The Cholera Pandemic of 1832 in New York State
Richard L. Williams
Reprinted with permission from https://newyorkalmanack.com/2020/05/cholera-pandemic-of-1832/
History shows that several pandemics have struck in New York State – one of the less remembered is known as the Second Cholera Pandemic of 1832. New York was among the most thoroughly scourged among the states.
A person may get cholera by drinking water or eating food contaminated with the Vibrio cholerae bacterium. Although cholera can be acquired from under-cooked marine life, in an epidemic, the source of the contamination is usually the feces of an infected person. The disease can spread rapidly in areas with inadequate treatment of sewage and drinking water and New York City, Buffalo, and Utica were all hit particularly hard due to the bacterium‘s water borne mobility.
Virtually every city along the Hudson and St. Lawrence Rivers, Lakes Ontario, Erie, and Champlain, and the Erie Canal suffered despite the imposition of quarantines and frantic local efforts to “purify” and eliminate public health nuisances. In June 1832 cholera appeared in Quebec and Montreal and then in Prescott, Kingston, and York in Canada. Thriving towns along the Erie Canal suffered as well as small villages and even isolated farms. The appearance of cholera was the signal for the general exodus of inhabitants of larger communities, who, in their headlong flight, spread the disease throughout the surrounding countryside. The disease was terrifying. Like the current coronavirus pandemic, it had to be faced alone, often without friend, minister, or physician.
The pandemic was compounded by miasmatics, an obsolete medical theory that held that diseases — such as cholera, chlamydia, or the plague — were caused by noxious “bad air” (sometimes called night air).
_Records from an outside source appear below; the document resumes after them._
==> config.mk <==
export PLATFORM = sky130hd
export DESIGN_NAME = signed_int_to_decimal_text_top
export DESIGN_NICKNAME = d
export VERILOG_FILES = /design/src/hw/rtl/sitdt_pkg.sv /design/src/hw/rtl/signed_int_to_decimal_text_top.sv
export SDC_FILE = /design/constraint.sdc
export NUM_CORES = 1
export LEC_CHECK = 0
export BUFFER_PORTS_ARGS = -buffer_cell sky130_fd_sc_hd__buf_2
export CAP_MARGIN = 25
export CORE_UTILIZATION = 59
export DETAILED_ROUTE_END_ITERATION = 6
export PLACE_DENSITY_LB_ADDON = 0.25
export SYNTH_ARGS = -nofsm -noshare
export SYNTH_HDL_FRONTEND = slang
export SYNTH_SLANG_ARGS = --single-unit
==> constraint.sdc <==
create_clock -name i_clk -period 4.2 [get_ports i_clk]
set_input_delay 0.42 -clock i_clk [delete_from_list [all_inputs] [get_ports i_clk]]
set_output_delay 0.42 -clock i_clk [all_outputs]
set_load 0.02 [all_outputs]
==> src/hw/rtl/sitdt_pkg.sv <==
`timescale 1ns / 1ps
`default_nettype none

package sitdt_pkg;

    localparam int unsigned VALUE_W  = 32;
    localparam int unsigned NDIGITS  = 10;
    localparam int unsigned BCD_W    = 4 * NDIGITS;
    localparam int unsigned STEPS    = 4;
    localparam int unsigned NSTAGES  = VALUE_W / STEPS;
    localparam int unsigned POS_W    = 4;
    localparam int unsigned CHAR_W   = 8;

    localparam logic [CHAR_W-1:0] CHAR_ZERO  = 8'h30;
    localparam logic [CHAR_W-1:0] CHAR_MINUS = 8'h2D;

    typedef struct packed {
        logic [BCD_W-1:0]   bcd;
        logic [VALUE_W-1:0] bin;
    } t_dab;

    // Four shift-and-add-3 steps.
    function automatic t_dab dabble4(input t_dab a);
        t_dab r;
        r = a;
        for (int s = 0; s < STEPS; s++) begin
            for (int d = 0; d < NDIGITS; d++) begin
                if (r.bcd[4*d +: 4] >= 4'd5) begin
                    r.bcd[4*d +: 4] = r.bcd[4*d +: 4] + 4'd3;
                end
            end
            r = {r.bcd[BCD_W-2:0], r.bin, 1'b0};
        end
        return r;
    endfunction

    // Index of the highest nonzero digit, zero if none.
    function automatic logic [POS_W-1:0] top_digit(input logic [BCD_W-1:0] bcd);
        logic [POS_W-1:0] t;
        t = '0;
        for (int d = 0; d < NDIGITS; d++) begin
            if (bcd[4*d +: 4] != 4'd0) begin
                t = POS_W'(d);
            end
        end
        return t;
    endfunction

endpackage

`default_nettype wire

==> src/hw/rtl/signed_int_to_decimal_text_top.sv <==
// Converts a signed 32-bit integer on the slave stream into its decimal ASCII
// text on the master stream, most significant character first, with tlast on
// the final character. Negative values start with '-', there are no leading
// zeros, and zero gives the single character '0'. The conversion runs through
// a nine-stage pipeline (one input register, then eight stages of four
// shift-and-add-3 steps each) that accepts one value per cycle while the
// serializer does not hold it back. A character serializer then emits one
// character per cycle while the master side is ready: each value gives 1 to
// 11 characters, and that character count sets the sustained rate while the
// master side takes every cycle.
`timescale 1ns / 1ps
`default_nettype none

module signed_int_to_decimal_text_top (
    input  wire logic        i_clk,
    input  wire logic        i_rst_n,
    input  wire logic        i_s_tvalid,
    output logic             o_s_tready,
    input  wire logic [31:0] i_s_tdata,   // [31:0] value
    output logic             o_m_tvalid,
    input  wire logic        i_m_tready,
    output logic [7:0]       o_m_tdata,   // [7:0] character
    output logic             o_m_tlast
);

    localparam int unsigned NS = sitdt_pkg::NSTAGES;

    logic                            r_vld [0:NS];
    logic                            r_neg [0:NS];
    sitdt_pkg::t_dab                 r_dab [0:NS];
    logic                            w_rdy [0:NS+1];

    logic                            r_ser_vld;
    logic                            r_ser_sign;
    logic [sitdt_pkg::POS_W-1:0]     r_ser_pos;
    logic [sitdt_pkg::BCD_W-1:0]     r_ser_bcd;
    logic                            w_last;
    logic                            w_xfer;

    assign w_last = !r_ser_sign && (r_ser_pos == '0);
    assign w_xfer = r_ser_vld && i_m_tready;
    assign w_rdy[NS+1] = !r_ser_vld || (i_m_tready && w_last);

    genvar k;
    generate
        for (k = 0; k <= NS; k++) begin : g_rdy
            assign w_rdy[k] = !r_vld[k] || w_rdy[k+1];
        end
    endgenerate

    assign o_s_tready = w_rdy[0];

    // load magnitude
    always_ff @(posedge i_clk) begin
        if (!i_rst_n) begin
            r_vld[0] <= 1'b0;
        end else if (w_rdy[0]) begin
            r_vld[0] <= i_s_tvalid;
        end
        if (w_rdy[0]) begin
            r_neg[0]     <= i_s_tdata[31];
            r_dab[0].bcd <= '0;
            r_dab[0].bin <= i_s_tdata[31] ? (32'd0 - i_s_tdata) : i_s_tdata;
        end
    end

    generate
        for (k = 1; k <= NS; k++) begin : g_stage
            always_ff @(posedge i_clk) begin
                if (!i_rst_n) begin
                    r_vld[k] <= 1'b0;
                end else if (w_rdy[k]) begin
                    r_vld[k] <= r_vld[k-1];
                end
                if (w_rdy[k]) begin
                    r_neg[k] <= r_neg[k-1];
                    r_dab[k] <= sitdt_pkg::dabble4(r_dab[k-1]);
                end
            end
        end
    endgenerate

    // serialize characters
    always_ff @(posedge i_clk) begin
        if (!i_rst_n) begin
            r_ser_vld <= 1'b0;
        end else if (w_rdy[NS+1]) begin
            r_ser_vld <= r_vld[NS];
        end
        if (w_rdy[NS+1]) begin
            r_ser_sign <= r_neg[NS];
            r_ser_bcd  <= r_dab[NS].bcd;
            r_ser_pos  <= sitdt_pkg::top_digit(r_dab[NS].bcd);
        end else if (w_xfer) begin
            if (r_ser_sign) begin
                r_ser_sign <= 1'b0;
            end else begin
                r_ser_pos <= r_ser_pos - 1'b1;
            end
        end
    end

    assign o_m_tvalid = r_ser_vld;
    assign o_m_tlast  = w_last;
    assign o_m_tdata  = r_ser_sign ? sitdt_pkg::CHAR_MINUS
                      : (sitdt_pkg::CHAR_ZERO | {4'd0, r_ser_bcd[4*r_ser_pos +: 4]});

endmodule

`default_nettype wire

==> impl_metrics.ini <==
[status]
status = finished, final reports clean

[floorplanning]
die_area_mm2 = 0.0512
fp.coreArea_mm2 = 0.0493
io_pins = 47
initial_utilization_pct = 60.2
fp.dieW_um = 226
rows = 81
chipHeight_um = 226

[drt]
ant_nets = 0
finalWirelength_um = 56800
wl_per_cell_um = 14.3
drt_iter0_drc = 1516
vias_per_cell = 6.08
remaining_drc_errors = 0
drt-pass1-iter-count = 6
vias = 24183

[sta]
slew_violations = 0
finalSetupViolations = 0
period_minus_slack_ns = 3.93
slew_headroom_pct = 40.9
fin_skew_ns = 0.0173
fmax_ghz = 0.254
hold_violations = 0
rsz0062_at_grt = true
finalCritPeriodShare_pct = 93.6
worstMarginPinSlew_ns = 0.881

[cts]
cts_hold_buf = 0
path_clk_slew_ns = 0.06
root_buffer = clkbuf_16
htreeDepth = 2
numCtsBuffers = 43
cts_tree = yes
clock_latency_ns = 0.58
cts_sinks = 393
clockBufferDepth = 3

[layout]
drive_gt1_share_pct = 8.60
nets = 3467
final_cells = 3978
syn_to_final_growth_pct = 8.36
diodes = 0

[grt]
antenna_found_initial = 0
gr-total-overflow = 0
grt_usage_pct = 21.8
grt_max_degree = 42
grt_first_pass_wirelength_um = 96400
grt_pass1_vias = 22575

[worst_hold_path]
hp-class = in2reg

[placed_design]
placedCellCount = 3891
port_buffers = 43
gp_routability_congestion = 0.842
dp_hpwl_um = 41500

[critical_path]
path_class = reg2out
end_kind = output pin
path_max_fanout = 11
arrival_ns = 3.51
worstPathRequired_ns = 3.78
critPathLaunchType = flip-flop

[synthesis]
synth-compound-area-share_pct = 24.8
netlist_area_mm2 = 0.0297
synthMuxAreaShare_pct = 4.58
synth-async-reset-ratio_pct = 0
yosysUniqueCellTypes = 80
yosys-top-cells-count = edfxtp_1 (391), o21ai_0 (319), nand2_1 (266)
synthCells = 3243
synthAdderAreaFrac_pct = 6.48
ys_dominant_reg_cell = edfxtp_1
synthXorXnorAreaFrac_pct = 5.19
synth_top_cell_area_share_pct = 39.6
ys_ff_latch = 393
yosys.area.top_type = edfxtp_1
yosysSeqAreaShare_pct = 39.7
synth_edf_count = 391
avgSynthCellArea_um2 = 9.15
synthTopCellsByArea = edfxtp_1 (40%), ha_1 (6.4%), o21ai_0 (5.4%)
synth_top_family_by_area = compound AO/OA/AOI/OAI gates
yosysWarnings = 0
yosys.area_share.simple_pct = 15.1
yosysMostFrequentCell = edfxtp_1

[flow_run]
drv_cap = 0
==> cells by family after synthesis <==
family	Yosys count
flip-flops	393
adder cells (fa/ha/maj)	154
multiplexers	120
buffers and inverters	321
AND/OR/NAND/NOR	919
AO/OA/AOI/OAI	1158
XOR/XNOR	176
other	2
==> timing repair <==
item	4_1_cts	5_1_grt
buffers inserted	0	7
setup endpoints to repair	0	20
gates resized for setup	0	20
==> area by class of cell <==
type	count	area, µm²
Fill cell	3873	17100
Multi-Input combinational cell	2530	16800
Sequential cell	393	11800
Clock buffer	49	1100
Inverter	227	860
Tap cell	664	831
Timing Repair Buffer	84	523
Clock inverter	31	292
==> metrics by stage <==
step	setup WS, ns	hold slack, ns	setup TNS (ns)	util [%]	instance area (µm²)
4_1_cts	0.0877	0.0363	0	65.0	32000
2_1_floorplan	-0.0496	0.400	-3.24	-	29700
5_1_grt	-0.0218	0.0443	-0.0218	65.3	32200
6_report	0.269	0.0657	0	65.3	32200
3_5_place_dp	0.129	0.405	0	62.2	30600
3_3_place_gp	0.283	0.401	0	62.2	30600
==> cells in the final DEF, fill, tap and decap left out, types with 24 or more instances in the layout <==
| cell | netlist | final |
|---|---|---|
| or3_1 | 24 | 24 |
| buf_2 | 0 | 43 |
| nor2_1 | 240 | 240 |
| mux2i_1 | 65 | 65 |
| a21o_1 | 40 | 39 |
| o21ai_0 | 319 | 319 |
| clkbuf_16 | 0 | 43 |
| nand3_1 | 56 | 54 |
| xnor2_1 | 144 | 142 |
| nor2b_1 | 37 | 36 |
| edfxtp_1 | 391 | 391 |
| nand2b_1 | 69 | 69 |
| a31oi_1 | 55 | 54 |
| inv_1 | 226 | 224 |
| o211ai_1 | 35 | 35 |
| ha_1 | 152 | 151 |
| a211oi_1 | 66 | 62 |
| a21oi_1 | 262 | 260 |
| o31ai_1 | 40 | 40 |
| mux2_2 | 47 | 47 |
| o22ai_1 | 43 | 43 |
| nand2_1 | 266 | 264 |
| o21a_1 | 54 | 54 |
| and2_1 | 28 | 28 |
| nor3b_1 | 42 | 42 |
| xor2_1 | 32 | 32 |
| buf_4 | 3 | 41 |
| nor3_1 | 57 | 57 |
==> worst max-delay path, stage by stage, from the launching register on <==
cell      delay, ns
edfxtp_1       0.63
inv_1          0.13
ha_1           0.20
nor4b_1        0.15
nand2_1        0.08
and2_1         0.33
and3_1         0.44
and3_1         0.30
and2_1         0.30
nand3_2        0.17
buf_2          0.19
==> per-layer routing <==
metal | global-route usage, % | up-vias | share of wire (%)
met5 | 0 | - | 0
met4 | 7.17 | 0 | 1.9
met3 | 2.73 | 82 | 3.7
met2 | 41.4 | 552 | 52
met1 | 25.2 | 11287 | 42
li1 | - | 12262 | -
==> flip-flops by register name, indices dropped and copies added (netlist names) <==
name        count
r_ser_pos       4
o_m_tvalid      1
r_ser_bcd      40
r_dab         329
r_neg           9
r_vld           9
r_ser_sign      1
==> worst paths after layout <==
path                            from                 endpoint  slack (ns)  cells past startpoint
min reg2reg   r_dab[0][81]$_DFFE_PP_  r_dab[0][157]$_DFFE_PP_        0.42                      0
max reg2reg  r_dab[0][392]$_DFFE_PP_  r_dab[0][469]$_DFFE_PP_        0.27                     16
max           r_ser_pos[1]$_DFFE_PP_               o_s_tready        0.27                     10
min                     i_s_tdata[0]    r_dab[0][0]$_DFFE_PP_        0.07                      1
Power is left out: the tool's default activity adds up to more than one toggle a clock period on the data nets, which glitch-free logic cannot reach.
Personal habits were also thought to be a major cause and public health officials sought to protect people they called “poor and vicious” from themselves. Cleanliness helped, but also New York City banned “green and unripe fruits of every kind.” Leaders of the Temperance Movement charged whiskey as the culprit. “Strict Sabbatarians” thought the disease was due to improper regard for the holiness of Sundays.
Many people traveled then on the Erie Canal or on stagecoaches on turnpikes passing through communities like Utica, where the Common Council established a Board of Health on June 16, 1832 to make regulations to “prevent the introduction and spread of the disease in the city.” Property owners were directed to purify and cleanse their house or business and to remove unwholesome substances or water. Lime or chloride of lime was to be used by all to purify residences and other buildings.
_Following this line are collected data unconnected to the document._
`config.mk`:
```
export PLATFORM = sky130hd
export DESIGN_NAME = aff_ctrl
export DESIGN_NICKNAME = d
export VERILOG_FILES = /design/src/rtl/aff_pkg.sv /design/src/rtl/aff_ctrl.sv
export SDC_FILE = /design/constraint.sdc
export NUM_CORES = 1
export LEC_CHECK = 0
export ABC_CLOCK_PERIOD_IN_PS = 4500
export BUFFER_PORTS_ARGS = -buffer_cell sky130_fd_sc_hd__buf_2
export CORE_MARGIN = 4
export CORE_UTILIZATION = 45
export CTS_BUF_LIST = sky130_fd_sc_hd__clkbuf_4 sky130_fd_sc_hd__clkbuf_8
export CTS_CLUSTER_DIAMETER = 60
export DETAILED_ROUTE_END_ITERATION = 8
export PLACE_DENSITY_LB_ADDON = 0.12
export SYNTH_ARGS = -nofsm -noshare
export SYNTH_HDL_FRONTEND = slang
export SYNTH_SLANG_ARGS = --single-unit
```
`constraint.sdc`:
```
create_clock -name clk -period 4.5 [get_ports clk]
set_input_delay 0.9 -clock clk [delete_from_list [all_inputs] [get_ports clk]]
set_output_delay 0.9 -clock clk [all_outputs]
set_load 0.005 [all_outputs]
```
===== config.mk =====
export PLATFORM = sky130hd
export DESIGN_NAME = adpcm_nibble_decoder
export DESIGN_NICKNAME = d
export VERILOG_FILES = /design/src/hdl/adpcm_nd_pkg.sv /design/src/hdl/adpcm_nibble_decoder.sv
export SDC_FILE = /design/constraint.sdc
export NUM_CORES = 1
export LEC_CHECK = 0
export ABC_AREA = 0
export BUFFER_PORTS_ARGS = -buffer_cell sky130_fd_sc_hd__clkbuf_2
export CELL_PAD_IN_SITES_DETAIL_PLACEMENT = 1
export CELL_PAD_IN_SITES_GLOBAL_PLACEMENT = 2
export CORE_ASPECT_RATIO = 1.1
export CORE_MARGIN = 2
export CORE_UTILIZATION = 41
export CTS_CLUSTER_SIZE = 40
export DETAILED_ROUTE_END_ITERATION = 6
export PLACE_DENSITY_LB_ADDON = 0.1
export SYNTH_ARGS = -nofsm -noshare
export SYNTH_HDL_FRONTEND = slang
export SYNTH_SLANG_ARGS = --single-unit

===== constraint.sdc =====
create_clock -name i_clk -period 25.3 [get_ports i_clk]
set_input_delay 3.795 -clock i_clk [delete_from_list [all_inputs] [get_ports i_clk]]
set_output_delay 3.795 -clock i_clk [all_outputs]
set_load 0.02 [all_outputs]

===== src/hdl/adpcm_nd_pkg.sv =====
// Package: function codes, limits and the step table for the ADPCM nibble decoder.
`default_nettype none

package adpcm_nd_pkg;

    localparam int unsigned FUNC_W    = 2;
    localparam int unsigned BYTE_W    = 8;
    localparam int unsigned SAMPLE_W  = 16;
    localparam int unsigned INDEX_W   = 7;
    localparam int unsigned STEP_W    = 15;
    localparam int unsigned DIFF_W    = 17;
    localparam int unsigned IN_DATA_W = 32;
    localparam int unsigned IN_USER_W = 3;
    localparam int unsigned OUT_DATA_W = 24;

    localparam logic [INDEX_W-1:0] MAX_INDEX = 7'd88;
    localparam logic signed [SAMPLE_W-1:0] POS_LIMIT = 16'sh7FFF;
    localparam logic signed [SAMPLE_W-1:0] NEG_LIMIT = -16'sh7FFF;

    typedef enum logic [FUNC_W-1:0] {
        FUNC_HEADER  = 2'd0,
        FUNC_DECODE  = 2'd1,
        FUNC_RESTORE = 2'd2,
        FUNC_NONE    = 2'd3
    } t_func;

    localparam logic [STEP_W-1:0] STEP_TABLE [0:88] = '{
        15'h0007, 15'h0008, 15'h0009, 15'h000A, 15'h000B, 15'h000C, 15'h000D, 15'h000E,
        15'h0010, 15'h0011, 15'h0013, 15'h0015, 15'h0017, 15'h0019, 15'h001C, 15'h001F,
        15'h0022, 15'h0025, 15'h0029, 15'h002D, 15'h0032, 15'h0037, 15'h003C, 15'h0042,
        15'h0049, 15'h0050, 15'h0058, 15'h0061, 15'h006B, 15'h0076, 15'h0082, 15'h008F,
        15'h009D, 15'h00AD, 15'h00BE, 15'h00D1, 15'h00E6, 15'h00FD, 15'h0117, 15'h0133,
        15'h0151, 15'h0173, 15'h0198, 15'h01C1, 15'h01EE, 15'h0220, 15'h0256, 15'h0292,
        15'h02D4, 15'h031C, 15'h036C, 15'h03C3, 15'h0424, 15'h048E, 15'h0502, 15'h0583,
        15'h0610, 15'h06AB, 15'h0756, 15'h0812, 15'h08E0, 15'h09C3, 15'h0ABD, 15'h0BD0,
        15'h0CFF, 15'h0E4C, 15'h0FBA, 15'h114C, 15'h1307, 15'h14EE, 15'h1706, 15'h1954,
        15'h1BDC, 15'h1EA5, 15'h21B6, 15'h2515, 15'h28CA, 15'h2CDF, 15'h315B, 15'h364B,
        15'h3BB9, 15'h41B2, 15'h4844, 15'h4F7E, 15'h5771, 15'h602F, 15'h69CE, 15'h7462,
        15'h7FFF
    };

    // Index change for the magnitude bits of a nibble.
    function automatic logic signed [4:0] index_adjust(input logic [2:0] mag);
        logic signed [4:0] adj;
        begin
            case (mag)
                3'd4:    adj = 5'sd2;
                3'd5:    adj = 5'sd4;
                3'd6:    adj = 5'sd6;
                3'd7:    adj = 5'sd8;
                default: adj = -5'sd1;
            endcase
            return adj;
        end
    endfunction

endpackage

`default_nettype wire


===== src/hdl/adpcm_nibble_decoder.sv =====
// Top level: one-channel 4-bit IMA-style ADPCM nibble decoder.
//
// Usage:
//   Input words arrive on the s_axis channel. tuser selects the operation
//   (load header, decode next nibble, restore loop point) and carries the
//   loop mark; tdata carries the data byte, header sample and header index.
//   Every accepted input word yields exactly one output word on m_axis with
//   the sample and step index after the operation and a flag that is set
//   when the byte's high nibble was just consumed.
//   Pipeline: an accepted input word goes into the input register, then
//   through the decode logic into the output register, from which it
//   leaves on m_axis.
//   Throughput: one word per cycle while m_axis_tready stays high; the decode
//   path (step table lookup, step sum, clamped sample and index adds) is combinational.
//   Stall: when m_axis_tready is low the output register holds its word,
//   the input register holds its word, and o_s_axis_tready drops only once
//   the input register is also occupied.
//   Reset: sample, index, nibble select and loop point clear to zero; both
//   pipeline stages empty.
`default_nettype none

module adpcm_nibble_decoder (
    input  wire logic                                  i_clk,
    input  wire logic                                  i_rst_n,
    input  wire logic                                  i_s_axis_tvalid,
    output logic                                       o_s_axis_tready,
    // tdata: data_byte[7:0], header_sample[23:8], header_index[30:24], zero[31]
    input  wire logic [adpcm_nd_pkg::IN_DATA_W-1:0]    i_s_axis_tdata,
    // tuser: func[1:0], loop_mark[2]
    input  wire logic [adpcm_nd_pkg::IN_USER_W-1:0]    i_s_axis_tuser,
    output logic                                       o_m_axis_tvalid,
    input  wire logic                                  i_m_axis_tready,
    // tdata: sample[15:0], step_index[22:16], advance_byte[23]
    output logic [adpcm_nd_pkg::OUT_DATA_W-1:0]        o_m_axis_tdata
);

    // Input register
    logic                                      r_in_valid;
    adpcm_nd_pkg::t_func                       r_in_func;
    logic [adpcm_nd_pkg::BYTE_W-1:0]           r_in_byte;
    logic signed [adpcm_nd_pkg::SAMPLE_W-1:0]  r_in_hsample;
    logic [adpcm_nd_pkg::INDEX_W-1:0]          r_in_hindex;
    logic                                      r_in_mark;

    // Decoder state
    logic signed [adpcm_nd_pkg::SAMPLE_W-1:0]  r_cur_sample, n_cur_sample;
    logic [adpcm_nd_pkg::INDEX_W-1:0]          r_cur_index, n_cur_index;
    logic                                      r_high_next, n_high_next;
    logic signed [adpcm_nd_pkg::SAMPLE_W-1:0]  r_loop_sample, n_loop_sample;
    logic [adpcm_nd_pkg::INDEX_W-1:0]          r_loop_index, n_loop_index;

    // Output register
    logic                                      r_out_valid;
    logic signed [adpcm_nd_pkg::SAMPLE_W-1:0]  r_out_sample;
    logic [adpcm_nd_pkg::INDEX_W-1:0]          r_out_index;
    logic                                      r_out_adv;
    logic                                      n_adv;

    logic                                      w_process;
    logic                                      w_accept;
    logic [3:0]                                w_nib;
    logic [adpcm_nd_pkg::STEP_W-1:0]           w_step;
    logic [adpcm_nd_pkg::DIFF_W-1:0]           w_diff;
    logic signed [17:0]                        w_sum;
    logic signed [7:0]                         w_idx_sum;
    logic [adpcm_nd_pkg::INDEX_W-1:0]          w_dec_index;
    logic signed [adpcm_nd_pkg::SAMPLE_W-1:0]  w_dec_sample;

    // Move the input word into the output register when that register frees up
    assign w_process = r_in_valid && (!r_out_valid || i_m_axis_tready);
    assign o_s_axis_tready = !r_in_valid || w_process;
    assign w_accept = i_s_axis_tvalid && o_s_axis_tready;

    always_ff @(posedge i_clk) begin
        if (!i_rst_n) begin
            r_in_valid <= 1'b0;
        end else if (o_s_axis_tready) begin
            r_in_valid <= i_s_axis_tvalid;
        end
    end

    always_ff @(posedge i_clk) begin
        if (w_accept) begin
            r_in_func    <= adpcm_nd_pkg::t_func'(i_s_axis_tuser[1:0]);
            r_in_mark    <= i_s_axis_tuser[2];
            r_in_byte    <= i_s_axis_tdata[7:0];
            r_in_hsample <= $signed(i_s_axis_tdata[23:8]);
            r_in_hindex  <= i_s_axis_tdata[30:24];
        end
    end

    // Nibble decode: sum of separately truncated step fractions
    always_comb begin
        w_nib  = r_high_next ? r_in_byte[7:4] : r_in_byte[3:0];
        w_step = adpcm_nd_pkg::STEP_TABLE[r_cur_index];
        w_diff = {5'd0, w_step[14:3]};
        if (w_nib[0]) begin
            w_diff = w_diff + {4'd0, w_step[14:2]};
        end
        if (w_nib[1]) begin
            w_diff = w_diff + {3'd0, w_step[14:1]};
        end
        if (w_nib[2]) begin
            w_diff = w_diff + {2'd0, w_step};
        end
        if (w_nib[3]) begin
            w_sum = 18'(r_cur_sample) + $signed({1'b0, w_diff});
            w_dec_sample = (w_sum > 18'(adpcm_nd_pkg::POS_LIMIT))
                ? adpcm_nd_pkg::POS_LIMIT : w_sum[15:0];
        end else begin
            w_sum = 18'(r_cur_sample) - $signed({1'b0, w_diff});
            w_dec_sample = (w_sum < 18'(adpcm_nd_pkg::NEG_LIMIT))
                ? adpcm_nd_pkg::NEG_LIMIT : w_sum[15:0];
        end
        w_idx_sum = $signed({1'b0, r_cur_index})
                  + 8'(adpcm_nd_pkg::index_adjust(w_nib[2:0]));
        if (w_idx_sum < 8'sd0) begin
            w_dec_index = '0;
        end else if (w_idx_sum > $signed({1'b0, adpcm_nd_pkg::MAX_INDEX})) begin
            w_dec_index = adpcm_nd_pkg::MAX_INDEX;
        end else begin
            w_dec_index = w_idx_sum[6:0];
        end
    end

    // Next state per function code
    always_comb begin
        n_cur_sample  = r_cur_sample;
        n_cur_index   = r_cur_index;
        n_high_next   = r_high_next;
        n_loop_sample = r_loop_sample;
        n_loop_index  = r_loop_index;
        n_adv         = 1'b0;
        case (r_in_func)
            adpcm_nd_pkg::FUNC_HEADER: begin
                n_cur_sample = r_in_hsample;
                n_cur_index  = (r_in_hindex > adpcm_nd_pkg::MAX_INDEX)
                             ? adpcm_nd_pkg::MAX_INDEX : r_in_hindex;
                n_high_next  = 1'b0;
            end
            adpcm_nd_pkg::FUNC_DECODE: begin
                n_cur_sample = w_dec_sample;
                n_cur_index  = w_dec_index;
                n_high_next  = !r_high_next;
                n_adv        = r_high_next;
                // Save the loop point when marked, once the whole byte is consumed
                if (r_high_next && r_in_mark) begin
                    n_loop_sample = w_dec_sample;
                    n_loop_index  = w_dec_index;
                end
            end
            adpcm_nd_pkg::FUNC_RESTORE: begin
                n_cur_sample = r_loop_sample;
                n_cur_index  = r_loop_index;
                n_high_next  = 1'b0;
            end
            default: begin
            end
        endcase
    end

    always_ff @(posedge i_clk) begin
        if (!i_rst_n) begin
            r_cur_sample  <= '0;
            r_cur_index   <= '0;
            r_high_next   <= 1'b0;
            r_loop_sample <= '0;
            r_loop_index  <= '0;
            r_out_valid   <= 1'b0;
        end else begin
            if (w_process) begin
                r_cur_sample  <= n_cur_sample;
                r_cur_index   <= n_cur_index;
                r_high_next   <= n_high_next;
                r_loop_sample <= n_loop_sample;
                r_loop_index  <= n_loop_index;
                r_out_valid   <= 1'b1;
            end else if (i_m_axis_tready) begin
                r_out_valid   <= 1'b0;
            end
        end
    end

    always_ff @(posedge i_clk) begin
        if (w_process) begin
            r_out_sample <= n_cur_sample;
            r_out_index  <= n_cur_index;
            r_out_adv    <= n_adv;
        end
    end

    assign o_m_axis_tvalid = r_out_valid;
    assign o_m_axis_tdata  = {r_out_adv, r_out_index, r_out_sample};

    // The step index never leaves the table
    a_index_range: assert property (@(posedge i_clk) disable iff (!i_rst_n)
        r_cur_index <= adpcm_nd_pkg::MAX_INDEX)
        else $error("step index beyond table");

    // A pending output word always matches the live decoder state
    a_out_matches_state: assert property (@(posedge i_clk) disable iff (!i_rst_n)
        r_out_valid |-> (r_out_sample == r_cur_sample && r_out_index == r_cur_index))
        else $error("output word out of step with decoder state");

    // A consumed byte leaves the low nibble selected for the next byte
    a_adv_low_next: assert property (@(posedge i_clk) disable iff (!i_rst_n)
        (r_out_valid && r_out_adv) |-> !r_high_next)
        else $error("nibble select wrong after byte advance");

    // A waiting input word reaches an empty output register in the next cycle
    a_no_bubble: assert property (@(posedge i_clk) disable iff (!i_rst_n)
        (r_in_valid && !r_out_valid) |=> r_out_valid)
        else $error("pipeline stalled with free output register");

endmodule

`default_nettype wire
A temporary hospital was erected on Broad Street and 50 bushels of lime was bought “for the use of the poor.” Canal boats were directed to a quarantine where they could be “cleansed and purified.” By August 13th Utica had four fatal cases, and the alarm had spread across the city. It was estimated that 3,000 people left Utica “in search of a securer refuge from the mysterious disease.” All told, Utica had about 200 cases of cholera and about 65 deaths. A writer in The Utica Daily Gazette 15 years after the episode said that “the bolts of death fell thick and fast. The dead were hurried to their graves as soon as the breath left the body, unaccompanied by friends and without the usual ceremony.”
By September 11, 1832 the Board of Health announced that there was no danger to people returning to Utica. On September 25th no new cases were reported. As abruptly as the 1832 cholera pandemic had appeared in New York, it dissipated and was largely gone from the State by December of the same year.
A similar epidemic, the Third Cholera Pandemic, returned to the United States in 1849. It is believed that over 150,000 Americans died during the two pandemics.